SubsidieMeestersNOn-VIral gene modified STEM cell therapy
This project aims to develop a high-throughput protocol for producing gene-corrected CAR T cells and blood stem cells using optimized photoporation and CRISPR technology for enhanced clinical application.
Projectdetails
Introduction
Despite the increasing awareness that cell and gene-therapy approaches have tremendous biomedical potential, their broad clinical application has been challenging due to prolonged and expensive production times and the emergence of severe immune- and gene-delivery dependent side effects.
Objective
In this proposal, we aim to establish a streamlined and high-throughput protocol for iPSC-based cell therapy by combining a novel technological platform for gene delivery with a breakthrough biological concept that will permit the manufacture of functional, gene-corrected blood-forming stem cells and CAR T cells.
Methodology
To achieve this, we will:
- Use and optimize photoporation as a non-viral gene delivery method for CRISPR-mediated and site-specific gene editing.
- Obtain controlled CAR expression and perform gene correction in iPSCs.
- Generate CAR T cells and blood-forming stem cells from these gene-modified iPSCs by selectively targeting a signaling pathway that we established to be critical in human blood cell development, particularly T cell development.

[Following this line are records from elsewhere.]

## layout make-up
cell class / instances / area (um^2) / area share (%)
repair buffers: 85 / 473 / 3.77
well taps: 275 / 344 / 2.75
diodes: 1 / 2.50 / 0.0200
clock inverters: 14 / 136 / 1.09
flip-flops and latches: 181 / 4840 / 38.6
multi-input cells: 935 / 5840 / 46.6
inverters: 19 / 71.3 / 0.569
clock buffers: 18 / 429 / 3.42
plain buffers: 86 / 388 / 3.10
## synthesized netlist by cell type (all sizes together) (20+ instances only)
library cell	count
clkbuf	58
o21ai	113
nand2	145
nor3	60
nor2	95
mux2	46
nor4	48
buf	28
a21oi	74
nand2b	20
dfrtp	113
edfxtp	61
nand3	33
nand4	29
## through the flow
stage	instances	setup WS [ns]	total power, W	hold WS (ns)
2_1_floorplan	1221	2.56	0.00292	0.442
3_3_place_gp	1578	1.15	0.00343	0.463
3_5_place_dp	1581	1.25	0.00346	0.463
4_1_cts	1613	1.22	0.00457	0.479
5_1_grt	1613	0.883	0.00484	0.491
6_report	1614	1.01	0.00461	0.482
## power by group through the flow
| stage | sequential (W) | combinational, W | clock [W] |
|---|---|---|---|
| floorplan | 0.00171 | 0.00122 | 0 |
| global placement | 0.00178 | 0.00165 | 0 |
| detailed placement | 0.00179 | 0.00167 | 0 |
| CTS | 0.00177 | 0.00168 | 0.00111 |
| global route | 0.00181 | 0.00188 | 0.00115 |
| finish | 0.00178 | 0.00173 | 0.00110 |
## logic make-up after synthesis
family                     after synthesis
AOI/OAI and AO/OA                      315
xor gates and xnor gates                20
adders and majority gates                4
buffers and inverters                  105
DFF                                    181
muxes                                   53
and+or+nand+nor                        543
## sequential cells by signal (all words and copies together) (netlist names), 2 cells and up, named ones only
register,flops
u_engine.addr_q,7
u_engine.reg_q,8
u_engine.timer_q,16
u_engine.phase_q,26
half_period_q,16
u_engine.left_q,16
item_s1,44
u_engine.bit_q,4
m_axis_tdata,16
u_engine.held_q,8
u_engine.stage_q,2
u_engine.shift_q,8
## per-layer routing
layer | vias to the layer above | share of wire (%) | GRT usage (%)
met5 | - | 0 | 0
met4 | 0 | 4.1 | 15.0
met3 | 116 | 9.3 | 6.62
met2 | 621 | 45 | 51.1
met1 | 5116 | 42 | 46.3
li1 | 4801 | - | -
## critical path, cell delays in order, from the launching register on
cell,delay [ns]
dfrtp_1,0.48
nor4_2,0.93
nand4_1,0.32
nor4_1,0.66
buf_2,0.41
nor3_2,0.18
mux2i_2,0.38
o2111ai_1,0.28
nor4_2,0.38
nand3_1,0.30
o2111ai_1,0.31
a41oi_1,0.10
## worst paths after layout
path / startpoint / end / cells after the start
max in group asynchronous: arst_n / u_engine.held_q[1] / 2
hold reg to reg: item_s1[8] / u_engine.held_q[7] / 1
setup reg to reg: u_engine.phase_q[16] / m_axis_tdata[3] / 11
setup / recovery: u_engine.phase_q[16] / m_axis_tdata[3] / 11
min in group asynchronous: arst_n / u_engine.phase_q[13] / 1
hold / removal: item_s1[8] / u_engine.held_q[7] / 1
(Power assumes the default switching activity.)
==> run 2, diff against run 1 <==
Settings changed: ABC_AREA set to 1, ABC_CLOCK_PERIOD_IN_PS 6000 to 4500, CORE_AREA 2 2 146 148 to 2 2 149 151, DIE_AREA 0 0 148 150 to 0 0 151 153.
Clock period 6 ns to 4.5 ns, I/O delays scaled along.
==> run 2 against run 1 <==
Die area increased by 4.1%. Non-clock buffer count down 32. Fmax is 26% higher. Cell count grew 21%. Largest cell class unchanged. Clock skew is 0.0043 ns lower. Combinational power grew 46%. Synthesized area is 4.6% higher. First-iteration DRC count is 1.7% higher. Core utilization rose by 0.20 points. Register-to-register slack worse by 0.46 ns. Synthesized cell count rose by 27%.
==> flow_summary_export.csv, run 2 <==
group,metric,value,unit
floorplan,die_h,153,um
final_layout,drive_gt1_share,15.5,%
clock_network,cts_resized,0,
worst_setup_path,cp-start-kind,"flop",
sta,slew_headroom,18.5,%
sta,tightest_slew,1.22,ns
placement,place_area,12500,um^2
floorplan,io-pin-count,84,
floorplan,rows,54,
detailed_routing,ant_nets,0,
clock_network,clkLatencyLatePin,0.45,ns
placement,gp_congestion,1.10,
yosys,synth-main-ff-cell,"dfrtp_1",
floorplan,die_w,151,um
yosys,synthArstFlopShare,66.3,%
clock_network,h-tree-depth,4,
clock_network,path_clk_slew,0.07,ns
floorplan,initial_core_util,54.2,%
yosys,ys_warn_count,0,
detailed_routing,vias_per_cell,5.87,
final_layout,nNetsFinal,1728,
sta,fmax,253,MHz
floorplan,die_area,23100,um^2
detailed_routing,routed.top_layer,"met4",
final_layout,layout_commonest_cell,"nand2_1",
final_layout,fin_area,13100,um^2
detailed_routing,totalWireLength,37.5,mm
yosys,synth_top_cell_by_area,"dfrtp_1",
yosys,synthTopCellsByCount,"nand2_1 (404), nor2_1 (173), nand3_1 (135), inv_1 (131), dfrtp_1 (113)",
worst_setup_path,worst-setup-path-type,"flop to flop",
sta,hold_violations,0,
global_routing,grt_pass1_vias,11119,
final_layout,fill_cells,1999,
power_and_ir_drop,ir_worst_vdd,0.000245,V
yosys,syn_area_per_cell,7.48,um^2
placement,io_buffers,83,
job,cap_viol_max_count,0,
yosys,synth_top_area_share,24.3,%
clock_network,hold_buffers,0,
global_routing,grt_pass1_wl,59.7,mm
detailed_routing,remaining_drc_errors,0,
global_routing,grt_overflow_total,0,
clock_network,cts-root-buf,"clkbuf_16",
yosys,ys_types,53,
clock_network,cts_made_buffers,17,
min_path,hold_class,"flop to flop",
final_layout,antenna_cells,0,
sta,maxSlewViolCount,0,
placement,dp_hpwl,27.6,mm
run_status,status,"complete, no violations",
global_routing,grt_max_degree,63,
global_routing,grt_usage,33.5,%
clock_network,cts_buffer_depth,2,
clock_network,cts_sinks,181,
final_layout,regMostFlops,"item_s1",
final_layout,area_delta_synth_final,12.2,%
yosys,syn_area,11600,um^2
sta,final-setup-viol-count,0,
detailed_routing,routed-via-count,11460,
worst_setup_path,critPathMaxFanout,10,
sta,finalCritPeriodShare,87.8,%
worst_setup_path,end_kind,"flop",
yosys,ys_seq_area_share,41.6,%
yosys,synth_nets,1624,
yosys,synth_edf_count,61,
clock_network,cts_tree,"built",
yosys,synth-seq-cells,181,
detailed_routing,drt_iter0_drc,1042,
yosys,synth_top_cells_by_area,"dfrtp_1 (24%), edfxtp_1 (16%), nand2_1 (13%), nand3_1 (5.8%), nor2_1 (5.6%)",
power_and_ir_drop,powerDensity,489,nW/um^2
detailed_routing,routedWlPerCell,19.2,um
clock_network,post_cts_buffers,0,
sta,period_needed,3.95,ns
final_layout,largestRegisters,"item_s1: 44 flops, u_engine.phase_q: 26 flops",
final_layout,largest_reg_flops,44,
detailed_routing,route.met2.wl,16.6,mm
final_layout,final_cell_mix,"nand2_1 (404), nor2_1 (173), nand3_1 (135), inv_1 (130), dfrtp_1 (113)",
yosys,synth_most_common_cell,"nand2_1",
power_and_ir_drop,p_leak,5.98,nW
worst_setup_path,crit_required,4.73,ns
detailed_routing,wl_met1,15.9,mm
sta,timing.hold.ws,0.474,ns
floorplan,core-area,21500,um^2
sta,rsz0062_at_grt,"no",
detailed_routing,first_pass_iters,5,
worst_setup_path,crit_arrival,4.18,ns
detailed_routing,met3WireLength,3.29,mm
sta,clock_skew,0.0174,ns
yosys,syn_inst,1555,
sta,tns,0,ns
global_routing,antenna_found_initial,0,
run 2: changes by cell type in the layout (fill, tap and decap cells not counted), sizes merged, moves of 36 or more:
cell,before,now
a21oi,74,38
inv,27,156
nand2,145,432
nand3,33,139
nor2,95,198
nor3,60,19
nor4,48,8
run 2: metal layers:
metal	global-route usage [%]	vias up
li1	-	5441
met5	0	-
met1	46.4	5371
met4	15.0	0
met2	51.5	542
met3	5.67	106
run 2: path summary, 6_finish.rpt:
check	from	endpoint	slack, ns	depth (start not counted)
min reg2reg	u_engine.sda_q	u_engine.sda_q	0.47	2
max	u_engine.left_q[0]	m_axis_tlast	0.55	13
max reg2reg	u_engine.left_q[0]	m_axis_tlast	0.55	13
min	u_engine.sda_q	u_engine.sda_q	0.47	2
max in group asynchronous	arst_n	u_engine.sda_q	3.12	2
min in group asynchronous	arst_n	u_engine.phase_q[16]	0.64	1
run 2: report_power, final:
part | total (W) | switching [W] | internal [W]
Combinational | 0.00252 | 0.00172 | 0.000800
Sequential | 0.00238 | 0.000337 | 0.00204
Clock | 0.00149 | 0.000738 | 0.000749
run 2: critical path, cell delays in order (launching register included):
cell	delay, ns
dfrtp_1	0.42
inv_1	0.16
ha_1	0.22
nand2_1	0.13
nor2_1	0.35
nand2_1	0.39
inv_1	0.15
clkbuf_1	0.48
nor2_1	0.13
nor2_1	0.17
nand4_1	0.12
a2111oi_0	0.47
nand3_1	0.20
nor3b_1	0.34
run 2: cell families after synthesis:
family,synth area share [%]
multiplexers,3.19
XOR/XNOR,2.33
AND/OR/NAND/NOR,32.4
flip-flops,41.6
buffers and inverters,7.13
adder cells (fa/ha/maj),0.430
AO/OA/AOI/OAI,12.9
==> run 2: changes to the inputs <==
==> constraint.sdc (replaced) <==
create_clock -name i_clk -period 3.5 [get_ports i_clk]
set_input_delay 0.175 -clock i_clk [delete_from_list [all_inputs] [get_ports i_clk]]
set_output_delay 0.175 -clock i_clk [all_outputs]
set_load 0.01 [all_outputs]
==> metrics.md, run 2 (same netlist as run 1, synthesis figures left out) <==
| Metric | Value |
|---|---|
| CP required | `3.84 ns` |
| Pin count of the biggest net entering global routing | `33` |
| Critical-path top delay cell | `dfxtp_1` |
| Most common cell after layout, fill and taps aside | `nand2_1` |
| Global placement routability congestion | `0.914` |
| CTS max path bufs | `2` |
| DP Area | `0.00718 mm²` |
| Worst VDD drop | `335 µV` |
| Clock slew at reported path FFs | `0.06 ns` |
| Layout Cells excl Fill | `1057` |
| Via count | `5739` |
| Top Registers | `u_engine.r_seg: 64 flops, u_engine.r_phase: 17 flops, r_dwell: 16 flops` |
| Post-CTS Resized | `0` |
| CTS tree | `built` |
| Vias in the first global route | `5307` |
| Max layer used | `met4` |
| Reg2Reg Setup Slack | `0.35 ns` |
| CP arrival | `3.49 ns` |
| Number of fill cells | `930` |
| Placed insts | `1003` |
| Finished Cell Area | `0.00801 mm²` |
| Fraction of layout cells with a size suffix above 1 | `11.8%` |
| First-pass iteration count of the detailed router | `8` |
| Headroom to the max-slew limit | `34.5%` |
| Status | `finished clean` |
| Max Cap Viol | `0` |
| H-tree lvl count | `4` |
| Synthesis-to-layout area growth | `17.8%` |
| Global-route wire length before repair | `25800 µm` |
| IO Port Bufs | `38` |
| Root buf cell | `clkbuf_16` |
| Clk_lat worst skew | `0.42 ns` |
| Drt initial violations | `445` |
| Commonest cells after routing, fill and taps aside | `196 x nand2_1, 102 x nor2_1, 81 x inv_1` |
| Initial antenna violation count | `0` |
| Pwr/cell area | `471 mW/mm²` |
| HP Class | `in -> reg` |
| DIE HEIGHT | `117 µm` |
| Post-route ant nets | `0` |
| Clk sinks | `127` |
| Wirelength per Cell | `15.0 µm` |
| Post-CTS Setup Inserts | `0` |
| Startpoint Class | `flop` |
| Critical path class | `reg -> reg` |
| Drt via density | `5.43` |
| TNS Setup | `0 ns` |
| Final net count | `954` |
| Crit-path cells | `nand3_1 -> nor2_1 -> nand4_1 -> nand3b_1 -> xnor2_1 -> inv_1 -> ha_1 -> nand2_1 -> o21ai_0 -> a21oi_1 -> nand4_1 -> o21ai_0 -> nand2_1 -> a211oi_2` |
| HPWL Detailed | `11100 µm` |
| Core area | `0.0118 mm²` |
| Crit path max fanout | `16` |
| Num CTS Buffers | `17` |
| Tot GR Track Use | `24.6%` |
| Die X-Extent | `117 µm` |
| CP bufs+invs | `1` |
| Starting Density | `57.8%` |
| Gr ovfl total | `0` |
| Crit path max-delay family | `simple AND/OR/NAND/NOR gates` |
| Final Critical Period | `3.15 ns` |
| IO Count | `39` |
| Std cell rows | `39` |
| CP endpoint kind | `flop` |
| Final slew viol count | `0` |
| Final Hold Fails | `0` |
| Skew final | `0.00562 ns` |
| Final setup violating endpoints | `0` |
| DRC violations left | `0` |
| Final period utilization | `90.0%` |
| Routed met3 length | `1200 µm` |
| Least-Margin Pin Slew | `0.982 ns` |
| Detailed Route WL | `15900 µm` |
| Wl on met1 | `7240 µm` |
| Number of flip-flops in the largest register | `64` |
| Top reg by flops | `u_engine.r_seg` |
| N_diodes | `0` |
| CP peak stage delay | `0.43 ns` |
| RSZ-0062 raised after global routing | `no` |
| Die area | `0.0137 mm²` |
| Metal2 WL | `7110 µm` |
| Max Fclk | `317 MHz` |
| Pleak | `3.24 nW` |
## src/sv/okl_pkg.sv

```systemverilog
// ----------------------------------------------------------------------------
// okl_pkg
// Shared widths, action codes and status codes for the ordered key table.
// ----------------------------------------------------------------------------
`default_nettype none

package okl_pkg;

	localparam int KEY_W     = 32;
	localparam int ACT_W     = 2;
	localparam int ST_W      = 2;
	localparam int DEPTH_DEF = 16;

	localparam logic [ACT_W-1:0] ACT_ADD    = 2'd0;
	localparam logic [ACT_W-1:0] ACT_REMOVE = 2'd1;
	localparam logic [ACT_W-1:0] ACT_SEARCH = 2'd2;
	localparam logic [ACT_W-1:0] ACT_READ   = 2'd3;

	localparam logic [ST_W-1:0] ST_OK      = 2'd0;
	localparam logic [ST_W-1:0] ST_FULL    = 2'd1;
	localparam logic [ST_W-1:0] ST_MISSING = 2'd2;
	localparam logic [ST_W-1:0] ST_RANGE   = 2'd3;

	localparam logic [KEY_W-1:0] KEY_NONE = {KEY_W{1'b1}};

endpackage : okl_pkg

`default_nettype wire

```

## src/sv/ordered_key_list_table_unit.sv

```systemverilog
// ----------------------------------------------------------------------------
// ordered_key_list_table_unit
// Ordered table of keys held front to back in a single-port-write memory,
// worked on by one read/compare/write sequencer.
// ----------------------------------------------------------------------------
//  Group    Direction  Signals                       Contents
//  s_*      in         s_tvalid s_tready s_tdata     operand; s_tuser = action
//  m_*      out        m_tvalid m_tready m_tdata     status, found, key, count
//
//  An add moves every held key one place back, each read and then written through
//  the one memory port pair, before the new key goes in at the front. Remove and
//  search read every held key once. A read passes through S_RDWAIT; an add to a
//  full table or an out-of-range read goes straight to S_DONE.
//  m_tvalid rises and s_tready returns at the same edge, so the next transaction
//  can be accepted even while a result waits; the following result is then held
//  in the sequencer until the output is free.
//  Reset clears the count and control state only; the memory is not cleared.
// ----------------------------------------------------------------------------
`default_nettype none

module ordered_key_list_table_unit
	import okl_pkg::*;
#(
	parameter int DEPTH = DEPTH_DEF,
	localparam int AW    = (DEPTH > 1) ? $clog2(DEPTH) : 1,
	localparam int CW    = $clog2(DEPTH + 1),
	localparam int RES_W = ST_W + 1 + KEY_W + CW,
	localparam int OUT_W = ((RES_W + 7) / 8) * 8
) (
	input  wire logic             clk,
	input  wire logic             arst_n,
	input  wire logic             s_tvalid,
	output logic                  s_tready,
	input  wire logic [KEY_W-1:0] s_tdata,   // [31:0] operand
	input  wire logic [ACT_W-1:0] s_tuser,   // [1:0] action
	output logic                  m_tvalid,
	input  wire logic             m_tready,
	output logic [OUT_W-1:0]      m_tdata    // status, found, key_out, entry_count, zeros
);

	localparam logic [2:0] S_IDLE   = 3'd0;
	localparam logic [2:0] S_SCAN   = 3'd1;
	localparam logic [2:0] S_SHIFT  = 3'd2;
	localparam logic [2:0] S_RDWAIT = 3'd3;
	localparam logic [2:0] S_DONE   = 3'd4;

	logic [2:0]       st_q;
	logic [CW-1:0]    cnt_q;
	logic [CW-1:0]    idx_q;
	logic             rd_pend_q;
	logic             hit_q;
	logic             m_tvalid_q;
	logic [ACT_W-1:0] act_q;
	logic [KEY_W-1:0] key_q;
	logic [AW-1:0]    rd_idx_s1;
	logic [ST_W-1:0]  res_status_q;
	logic             res_found_q;
	logic [KEY_W-1:0] res_key_q;
	logic [OUT_W-1:0] m_tdata_q;

	logic [KEY_W-1:0] key_mem [DEPTH];
	logic [KEY_W-1:0] rdata_q;

	logic             mem_we;
	logic [AW-1:0]    mem_waddr;
	logic [KEY_W-1:0] mem_wdata;
	logic [AW-1:0]    mem_raddr;

	logic             accept;
	logic             full;
	logic [KEY_W-1:0] pos_w;
	logic [KEY_W-1:0] pos_dec;
	logic             out_of_range;
	logic [CW-1:0]    idx_dec;
	logic             issue;
	logic             finish;
	logic             out_free;

	assign s_tready     = (st_q == S_IDLE);
	assign accept       = s_tvalid && s_tready;
	assign full         = (cnt_q == CW'(DEPTH));
	assign pos_w        = (s_tdata == '0) ? KEY_W'(1) : s_tdata;
	assign pos_dec      = pos_w - KEY_W'(1);
	assign out_of_range = (pos_w > KEY_W'(cnt_q));
	assign idx_dec      = idx_q - CW'(1);
	assign out_free     = !m_tvalid_q || m_tready;

	// Remove compacts during the scan: once the key has matched, every later
	// entry is written one place towards the front as it is read.
	always_comb begin
		mem_we    = 1'b0;
		mem_waddr = rd_idx_s1;
		mem_wdata = rdata_q;
		mem_raddr = idx_q[AW-1:0];
		issue     = 1'b0;
		finish    = 1'b0;
		unique case (st_q)
			S_IDLE: begin
				mem_raddr = pos_dec[AW-1:0];
			end
			S_SCAN: begin
				issue = (idx_q < cnt_q);
				if (rd_pend_q && hit_q && (act_q == ACT_REMOVE)) begin
					mem_we    = 1'b1;
					mem_waddr = rd_idx_s1 - AW'(1);
				end
				finish = !rd_pend_q && !issue;
			end
			S_SHIFT: begin
				issue     = (idx_q != '0);
				mem_raddr = idx_dec[AW-1:0];
				if (rd_pend_q) begin
					mem_we = 1'b1;
				end else if (!issue) begin
					mem_we    = 1'b1;
					mem_waddr = '0;
					mem_wdata = key_q;
					finish    = 1'b1;
				end
			end
			S_RDWAIT, S_DONE: begin
				finish = 1'b0;
			end
			default: begin
				finish = 1'b0;
			end
		endcase
	end

	always_ff @(posedge clk) begin
		if (mem_we) begin
			key_mem[mem_waddr] <= mem_wdata;
		end
		rdata_q <= key_mem[mem_raddr];
	end

	always_ff @(posedge clk or negedge arst_n) begin
		if (!arst_n) begin
			st_q       <= S_IDLE;
			cnt_q      <= '0;
			idx_q      <= '0;
			rd_pend_q  <= 1'b0;
			hit_q      <= 1'b0;
			m_tvalid_q <= 1'b0;
		end else begin
			if ((st_q == S_DONE) && out_free) begin
				m_tvalid_q <= 1'b1;
			end else if (m_tvalid_q && m_tready) begin
				m_tvalid_q <= 1'b0;
			end
			unique case (st_q)
				S_IDLE: begin
					if (accept) begin
						hit_q     <= 1'b0;
						rd_pend_q <= 1'b0;
						unique case (s_tuser)
							ACT_ADD: begin
								if (full) begin
									st_q <= S_DONE;
								end else begin
									idx_q <= cnt_q;
									st_q  <= S_SHIFT;
								end
							end
							ACT_REMOVE, ACT_SEARCH: begin
								idx_q <= '0;
								st_q  <= S_SCAN;
							end
							ACT_READ: begin
								st_q <= out_of_range ? S_DONE : S_RDWAIT;
							end
							default: begin
								st_q <= S_IDLE;
							end
						endcase
					end
				end
				S_SCAN: begin
					rd_pend_q <= issue;
					if (issue) begin
						idx_q <= idx_q + CW'(1);
					end
					if (rd_pend_q && !hit_q && (rdata_q == key_q)) begin
						hit_q <= 1'b1;
					end
					if (finish) begin
						st_q <= S_DONE;
						if ((act_q == ACT_REMOVE) && hit_q) begin
							cnt_q <= cnt_q - CW'(1);
						end
					end
				end
				S_SHIFT: begin
					rd_pend_q <= issue;
					if (issue) begin
						idx_q <= idx_dec;
					end
					if (finish) begin
						cnt_q <= cnt_q + CW'(1);
						st_q  <= S_DONE;
					end
				end
				S_RDWAIT: begin
					st_q <= S_DONE;
				end
				S_DONE: begin
					if (out_free) begin
						st_q <= S_IDLE;
					end
				end
				default: begin
					st_q <= S_IDLE;
				end
			endcase
		end
	end

	always_ff @(posedge clk) begin
		unique case (st_q)
			S_IDLE: begin
				if (accept) begin
					act_q       <= s_tuser;
					key_q       <= s_tdata;
					res_found_q <= 1'b0;
					if ((s_tuser == ACT_ADD) && full) begin
						res_status_q <= ST_FULL;
					end else if ((s_tuser == ACT_READ) && out_of_range) begin
						res_status_q <= ST_RANGE;
					end else begin
						res_status_q <= ST_OK;
					end
					res_key_q <= ((s_tuser == ACT_READ) && out_of_range) ? KEY_NONE : '0;
				end
			end
			S_SCAN: begin
				if (issue) begin
					rd_idx_s1 <= idx_q[AW-1:0];
				end
				if (finish) begin
					res_found_q  <= hit_q;
					res_status_q <= hit_q ? ST_OK : ST_MISSING;
				end
			end
			S_SHIFT: begin
				if (issue) begin
					rd_idx_s1 <= idx_q[AW-1:0];
				end
			end
			S_RDWAIT: begin
				res_key_q <= rdata_q;
			end
			S_DONE: begin
				if (out_free) begin
					m_tdata_q <= OUT_W'({cnt_q, res_key_q, res_found_q, res_status_q});
				end
			end
			default: begin
				res_found_q <= res_found_q;
			end
		endcase
	end

	assign m_tvalid = m_tvalid_q;
	assign m_tdata  = m_tdata_q;

endmodule : ordered_key_list_table_unit

`default_nettype wire

```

Validation and Optimization
Following functional validation of the generated cell products, we will optimize the current protocols to increase the potential for clinical implementation.
High-Throughput Platform
We will establish a high-throughput photoporation platform to generate a large number of CAR-expressing iPSC lines from different ages, sexes, and ethnicities to demonstrate the population-wide implementation potential of our approach.
Expected Outcomes
This will allow us to generate a bank of well-characterized, HLA-defined CAR-expressing iPSCs that can be used as off-the-shelf cell therapy products.
Significance
By significantly advancing the currently implemented adaptive CAR T cell approaches, we aim to:
- Reduce production costs and time.
- Selectively target the CAR into a well-controlled location to prevent variability.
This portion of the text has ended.